Ventana Research Analyst Perspectives

Blockchains for Medical Identity Management Face Challenges

Written by Robert Kugel | Nov 24, 2021 11:00:00 AM

The need for a COVID-19 vaccination “passport” has prompted some to suggest using blockchain technology as a means of reliably verifying an individual’s status at an international level. There are precedents: for example, until smallpox was eradicated, all international travelers were obliged to carry an immunization record for that disease on a standard paper form to gain entrance to a country. With the likelihood that COVID-19 will remain endemic for many years, a reliable digital record with universal accessibility would be a boon to everyone, especially to international travelers. Vaccination records are just one part of the broader topic of using blockchain technology for medical identity management.

The advantage of a decentralized yet permissioned blockchain ledger for medical records is that it can be immutable and transparent. It is superior for maintaining privacy because access can require some combination of a private key, authorized biometrics and multi-factor authentication. Trust in the authenticity of the entry on the blockchain comes from its decentralized structure: any change to a single node on the blockchain must be accepted and duplicated by all the other nodes simultaneously so hacking a single system would be futile. Unlike unpermissioned blockchains for cryptocurrencies, a permissioned blockchain promotes trust when the public has faith in its members to preserve the integrity of the system.
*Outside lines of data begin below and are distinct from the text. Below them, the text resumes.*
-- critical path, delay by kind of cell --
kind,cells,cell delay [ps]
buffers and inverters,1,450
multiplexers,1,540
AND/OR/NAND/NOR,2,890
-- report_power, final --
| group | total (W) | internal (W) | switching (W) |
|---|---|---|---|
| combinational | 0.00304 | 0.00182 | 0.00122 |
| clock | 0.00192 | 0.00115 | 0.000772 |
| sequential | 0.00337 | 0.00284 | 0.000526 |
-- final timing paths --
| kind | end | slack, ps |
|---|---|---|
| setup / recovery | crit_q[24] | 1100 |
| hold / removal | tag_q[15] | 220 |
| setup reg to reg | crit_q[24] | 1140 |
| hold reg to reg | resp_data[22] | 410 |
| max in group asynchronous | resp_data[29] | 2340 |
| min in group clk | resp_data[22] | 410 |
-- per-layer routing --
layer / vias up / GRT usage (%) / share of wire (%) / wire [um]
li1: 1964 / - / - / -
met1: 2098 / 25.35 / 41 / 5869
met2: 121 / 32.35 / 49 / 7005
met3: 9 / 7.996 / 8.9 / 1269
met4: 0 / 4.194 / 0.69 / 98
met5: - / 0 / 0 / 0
module thr_wait_ctl
  import thr_wait_pkg::*;
(
  input  logic       clk,
  input  logic       rst_l,
  input  logic [3:0] imiss_set,
  input  logic [3:0] imiss_clr,
  input  logic [3:0] other_set,
  input  logic [3:0] completion,
  input  logic [3:0] spec_wake,
  input  logic [3:0] kill_spec,
  input  logic [3:0] stb_set,
  input  logic [3:0] stb_clr,
  input  logic [3:0] sel_thr,
  input  logic [3:0] switch_out,
  output logic [3:0] wm_imiss,
  output logic [3:0] wm_other,
  output logic [3:0] wm_stbwait,
  output logic [4:0] thr_state0,
  output logic [4:0] thr_state1,
  output logic [4:0] thr_state2,
  output logic [4:0] thr_state3,
  output logic [3:0] rdy_vec,
  output logic [3:0] run_vec
);

  thr_state_e state_q [NUM_THR];
  thr_state_e state_d [NUM_THR];

  logic [3:0] wm_imiss_q, wm_imiss_d;
  logic [3:0] wm_other_q, wm_other_d;
  logic [3:0] wm_stbwait_q, wm_stbwait_d;

  logic [3:0] in_rdy;
  logic [3:0] in_run;
  logic [3:0] in_spec;
  logic [3:0] kill_i;
  logic [3:0] wait_nxt;
  logic [3:0] woke_spec;
  logic [3:0] holds_cpu;
  logic [3:0] grant;
  logic       sel_onehot;

  // Decode the current state of each thread into its scheduling classes.
  // NOTE: every always_comb output gets a default first, so no path can infer a latch.
  always_comb begin
    in_rdy  = '0;
    in_run  = '0;
    in_spec = '0;
    for (int i = 0; i < NUM_THR; i++) begin
      case (state_q[i])
        THRFSM_RDY:      in_rdy[i] = 1'b1;
        THRFSM_SPEC_RDY: begin
          in_rdy[i]  = 1'b1;
          in_spec[i] = 1'b1;
        end
        THRFSM_RUN:      in_run[i] = 1'b1;
        THRFSM_SPEC_RUN: begin
          in_run[i]  = 1'b1;
          in_spec[i] = 1'b1;
        end
        default: ;
      endcase
    end
  end

  // A kill only undoes a speculative wake that actually took effect.
  assign kill_i = kill_spec & in_spec;

  assign wm_imiss_d   = imiss_set | (wm_imiss_q & ~imiss_clr);
  assign wm_stbwait_d = stb_set | (wm_stbwait_q & ~stb_clr);
  assign wm_other_d   = other_set | kill_i | (wm_other_q & ~(completion | spec_wake));

  assign wait_nxt  = wm_imiss_d | wm_other_d | wm_stbwait_d;
  assign woke_spec = wm_other_q & spec_wake & ~completion;

  // The RUN slot is free next cycle unless its current owner neither switches out nor blocks.
  assign holds_cpu  = in_run & ~switch_out & ~wait_nxt;
  assign sel_onehot = (sel_thr != 4'd0) && ((sel_thr & (sel_thr - 4'd1)) == 4'd0);
  assign grant      = (sel_onehot && !(|holds_cpu)) ? (sel_thr & in_rdy) : 4'd0;

  always_comb begin
    for (int i = 0; i < NUM_THR; i++) begin
      state_d[i] = state_q[i];
      case (state_q[i])
        THRFSM_WAIT:
          state_d[i] = woke_spec[i] ? THRFSM_SPEC_RDY : THRFSM_RDY;
        THRFSM_RDY:
          state_d[i] = grant[i] ? THRFSM_RUN : THRFSM_RDY;
        THRFSM_SPEC_RDY: begin
          if (grant[i])
            state_d[i] = completion[i] ? THRFSM_RUN : THRFSM_SPEC_RUN;
          else if (completion[i])
            state_d[i] = THRFSM_RDY;
          else
            state_d[i] = THRFSM_SPEC_RDY;
        end
        THRFSM_RUN:
          state_d[i] = switch_out[i] ? THRFSM_RDY : THRFSM_RUN;
        THRFSM_SPEC_RUN: begin
          if (switch_out[i])
            state_d[i] = completion[i] ? THRFSM_RDY : THRFSM_SPEC_RDY;
          else if (completion[i])
            state_d[i] = THRFSM_RUN;
          else
            state_d[i] = THRFSM_SPEC_RUN;
        end
        default:
          state_d[i] = THRFSM_RDY;
      endcase
      // Any pending wait overrides every other transition, including illegal-state recovery.
      if (wait_nxt[i]) state_d[i] = THRFSM_WAIT;
    end
  end

  // NOTE: sequential state uses non-blocking assignments so all flops update from pre-edge values.
  always_ff @(posedge clk or negedge rst_l) begin
    if (!rst_l) begin
      wm_imiss_q   <= '0;
      wm_other_q   <= '0;
      wm_stbwait_q <= '0;
      for (int i = 0; i < NUM_THR; i++) state_q[i] <= THRFSM_RDY;
    end else begin
      wm_imiss_q   <= wm_imiss_d;
      wm_other_q   <= wm_other_d;
      wm_stbwait_q <= wm_stbwait_d;
      for (int i = 0; i < NUM_THR; i++) state_q[i] <= state_d[i];
    end
  end

  assign wm_imiss   = wm_imiss_q;
  assign wm_other   = wm_other_q;
  assign wm_stbwait = wm_stbwait_q;
  assign thr_state0 = state_q[0];
  assign thr_state1 = state_q[1];
  assign thr_state2 = state_q[2];
  assign thr_state3 = state_q[3];
  assign rdy_vec    = in_rdy;
  assign run_vec    = in_run;

endmodule
==> src/rtl/vga_palette_engine_axis.sv <==
// One raster axis: wrapping position counter with sync, visible and
// single-position marker decode. Used once per axis by the top.
module vga_axis_counter #(
    parameter int   VIS  = 800,
    parameter int   FP   = 40,
    parameter int   SYNC = 128,
    parameter int   BP   = 88,
    parameter int   W    = 11,
    parameter int   MARK = 0,
    parameter logic POL  = 1'b1
) (
    input  logic         clk,
    input  logic         nrst,
    input  logic         i_en,
    output logic [W-1:0] o_count,
    output logic         o_at_mark,
    output logic         o_sync,
    output logic         o_vis
);
    localparam int           TOTAL   = VIS + FP + SYNC + BP;
    localparam logic [W-1:0] LAST    = W'(TOTAL - 1);
    localparam logic [W-1:0] SYNC_LO = W'(VIS + FP);
    localparam logic [W-1:0] SYNC_HI = W'(VIS + FP + SYNC - 1);
    localparam logic [W-1:0] VIS_END = W'(VIS);
    localparam logic [W-1:0] MARK_AT = W'(MARK);

    logic [W-1:0] r_count;

    always_ff @(posedge clk) begin
        if (!nrst) begin
            r_count <= '0;
        end else if (i_en) begin
            r_count <= (r_count == LAST) ? '0 : r_count + W'(1);
        end
    end

    assign o_count   = r_count;
    assign o_at_mark = (r_count == MARK_AT);
    assign o_sync    = (r_count >= SYNC_LO && r_count <= SYNC_HI) ? POL : ~POL;
    assign o_vis     = (r_count < VIS_END);

endmodule

==> src/rtl/vga_palette_engine.sv <==
// VGA palette engine: raster timing, shadow/active palette with frame-aligned
// commit, and a byte-command parser fed through a slow external FIFO.
module vga_palette_engine
    import vga_palette_engine_pkg::*;
#(
    parameter int   CLK_DIV   = 3,
    parameter int   CW        = 4,
    parameter int   PAL_BITS  = 2,
    parameter int   BAR_SHIFT = 5,
    parameter int   H_VIS     = 800,
    parameter int   H_FP      = 40,
    parameter int   H_SYNC    = 128,
    parameter int   H_BP      = 88,
    parameter int   V_VIS     = 600,
    parameter int   V_FP      = 1,
    parameter int   V_SYNC    = 4,
    parameter int   V_BP      = 23,
    parameter logic HSYNC_POL = 1'b1,
    parameter logic VSYNC_POL = 1'b1,
    parameter int   RD_LOW    = 6,
    parameter int   RD_LATCH  = 5,
    parameter int   RD_HIGH   = 2
) (
    input  logic          clk,
    input  logic          nrst,
    input  logic [7:0]    fifo_data,
    input  logic          fifo_nef,
    output logic          fifo_nrd,
    output logic          hsync,
    output logic          vsync,
    output logic [CW-1:0] red,
    output logic [CW-1:0] green,
    output logic [CW-1:0] blue
);
    localparam int H_TOTAL   = H_VIS + H_FP + H_SYNC + H_BP;
    localparam int V_TOTAL   = V_VIS + V_FP + V_SYNC + V_BP;
    localparam int MAX_TOTAL = (H_TOTAL > V_TOTAL) ? H_TOTAL : V_TOTAL;
    localparam int CNT_W     = $clog2(MAX_TOTAL);
    localparam int TICK_W    = (CLK_DIV > 1) ? $clog2(CLK_DIV) : 1;
    localparam int NENT      = 1 << PAL_BITS;

    logic [TICK_W-1:0]   r_tick;
    logic                w_stb;
    logic [CNT_W-1:0]    w_h, w_v;
    logic                w_hmark, w_vmark, w_hsync, w_vsync, w_hvis, w_vvis;
    logic [CNT_W-1:0]    w_sh_h, w_sh_v, w_sh_x;
    logic [PAL_BITS-1:0] w_idx;
    logic [3*CW-1:0]     w_pix;
    logic                w_cap, w_commit, w_unused;

    rd_state_e           r_state;
    logic [7:0]          r_rdcnt;
    logic                r_nef_sync;

    parse_e              r_pstate;
    logic [PAL_BITS-1:0] r_pidx;
    logic [CW-1:0]       r_red, r_green;
    logic [3*CW-1:0]     r_shadow [NENT];
    logic [3*CW-1:0]     r_active [NENT];
    mode_e               r_shd_mode, r_act_mode;
    logic                r_pending;

    assign w_stb = (r_tick == '0);

    // Horizontal mark sits on the last pixel so it doubles as the line carry.
    vga_axis_counter #(
        .VIS(H_VIS), .FP(H_FP), .SYNC(H_SYNC), .BP(H_BP),
        .W(CNT_W), .MARK(H_TOTAL - 1), .POL(HSYNC_POL)
    ) u_hcnt (
        .clk(clk), .nrst(nrst), .i_en(w_stb),
        .o_count(w_h), .o_at_mark(w_hmark), .o_sync(w_hsync), .o_vis(w_hvis)
    );

    vga_axis_counter #(
        .VIS(V_VIS), .FP(V_FP), .SYNC(V_SYNC), .BP(V_BP),
        .W(CNT_W), .MARK(V_VIS - 1), .POL(VSYNC_POL)
    ) u_vcnt (
        .clk(clk), .nrst(nrst), .i_en(w_stb & w_hmark),
        .o_count(w_v), .o_at_mark(w_vmark), .o_sync(w_vsync), .o_vis(w_vvis)
    );

    assign w_sh_h = w_h >> BAR_SHIFT;
    assign w_sh_v = w_v >> BAR_SHIFT;
    assign w_sh_x = (w_h ^ w_v) >> BAR_SHIFT;

    always_comb begin
        w_idx = '0;
        case (r_act_mode)
            MODE_SOLID: w_idx = '0;
            MODE_HBAR:  w_idx = w_sh_h[PAL_BITS-1:0];
            MODE_VBAR:  w_idx = w_sh_v[PAL_BITS-1:0];
            MODE_XOR:   w_idx = w_sh_x[PAL_BITS-1:0];
            default:    w_idx = '0;
        endcase
    end

    assign w_pix    = r_active[w_idx];
    assign w_cap    = (r_state == ST_LOW) && (r_rdcnt == 8'(RD_LATCH));
    assign w_commit = w_stb && w_hmark && w_vmark && r_pending;
    assign w_unused = ^{fifo_data, w_sh_h, w_sh_v, w_sh_x};

    always_ff @(posedge clk) begin
        if (!nrst) begin
            r_tick <= '0;
            hsync  <= ~HSYNC_POL;
            vsync  <= ~VSYNC_POL;
            red    <= '0;
            green  <= '0;
            blue   <= '0;
        end else begin
            r_tick <= (r_tick == TICK_W'(CLK_DIV - 1)) ? '0 : r_tick + TICK_W'(1);
            if (w_stb) begin
                hsync <= w_hsync;
                vsync <= w_vsync;
                if (w_hvis && w_vvis) begin
                    {red, green, blue} <= w_pix;
                end else begin
                    {red, green, blue} <= '0;
                end
            end
        end
    end

    // Read strobe FSM; r_rdcnt numbers the cycles of the LOW and RECOVER phases from 1.
    always_ff @(posedge clk) begin
        if (!nrst) begin
            r_state    <= ST_IDLE;
            r_rdcnt    <= '0;
            r_nef_sync <= 1'b0;
            fifo_nrd   <= 1'b1;
        end else begin
            r_nef_sync <= fifo_nef;
            case (r_state)
                ST_IDLE: begin
                    if (r_nef_sync) begin
                        r_state  <= ST_LOW;
                        r_rdcnt  <= 8'd1;
                        fifo_nrd <= 1'b0;
                    end
                end
                ST_LOW: begin
                    if (r_rdcnt >= 8'(RD_LOW)) begin
                        r_state  <= ST_RECOVER;
                        r_rdcnt  <= 8'd1;
                        fifo_nrd <= 1'b1;
                    end else begin
                        r_rdcnt <= r_rdcnt + 8'd1;
                    end
                end
                ST_RECOVER: begin
                    if (r_rdcnt >= 8'(RD_HIGH)) begin
                        r_state <= ST_IDLE;
                    end else begin
                        r_rdcnt <= r_rdcnt + 8'd1;
                    end
                end
                default: r_state <= ST_IDLE;
            endcase
        end
    end

    // Commit is listed first so a same-cycle shadow write reaches shadow only.
    always_ff @(posedge clk) begin
        if (!nrst) begin
            r_pstate   <= PS_CMD;
            r_pidx     <= '0;
            r_red      <= '0;
            r_green    <= '0;
            r_shd_mode <= MODE_SOLID;
            r_act_mode <= MODE_SOLID;
            r_pending  <= 1'b0;
            for (int i = 0; i < NENT; i++) begin
                r_shadow[i] <= '0;
                r_active[i] <= '0;
            end
        end else begin
            if (w_commit) begin
                for (int i = 0; i < NENT; i++) begin
                    r_active[i] <= r_shadow[i];
                end
                r_act_mode <= r_shd_mode;
                r_pending  <= 1'b0;
            end
            if (w_cap) begin
                case (r_pstate)
                    PS_CMD: begin
                        case (fifo_data[7:6])
                            OP_SETPAL: begin
                                r_pidx   <= fifo_data[PAL_BITS-1:0];
                                r_pstate <= PS_RED;
                            end
                            OP_MODE:   r_shd_mode <= mode_e'(fifo_data[1:0]);
                            OP_COMMIT: r_pending  <= 1'b1;
                            OP_RSVD:   ;
                        endcase
                    end
                    PS_RED: begin
                        r_red    <= fifo_data[CW-1:0];
                        r_pstate <= PS_GREEN;
                    end
                    PS_GREEN: begin
                        r_green  <= fifo_data[CW-1:0];
                        r_pstate <= PS_BLUE;
                    end
                    PS_BLUE: begin
                        r_shadow[r_pidx] <= {r_red, r_green, fifo_data[CW-1:0]};
                        r_pstate         <= PS_CMD;
                    end
                    default: r_pstate <= PS_CMD;
                endcase
            end
        end
    end

endmodule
The case for using blockchains for medical records is persuasive but such systems face significant data-management challenges inherent with medical records. Despite the trend toward digitizing patient records, in most developed economies the data is a mess. An individual’s health-related information is spread out and stored in multiple silos with inconsistent data related to their identity. Some systems may have a unique government-issued identifier that could help unify such records but it’s unclear to what degree this can produce a set of reliable data for multiple purposes. Moreover, the rise of consumer health in the form of wearables, home monitoring devices and direct-to-consumer products and services multiplies sources of potentially critical data. Blockchain technology can be useful in medicine and healthcare, but its use is likely to arrive piecemeal because of the data aggregation issues.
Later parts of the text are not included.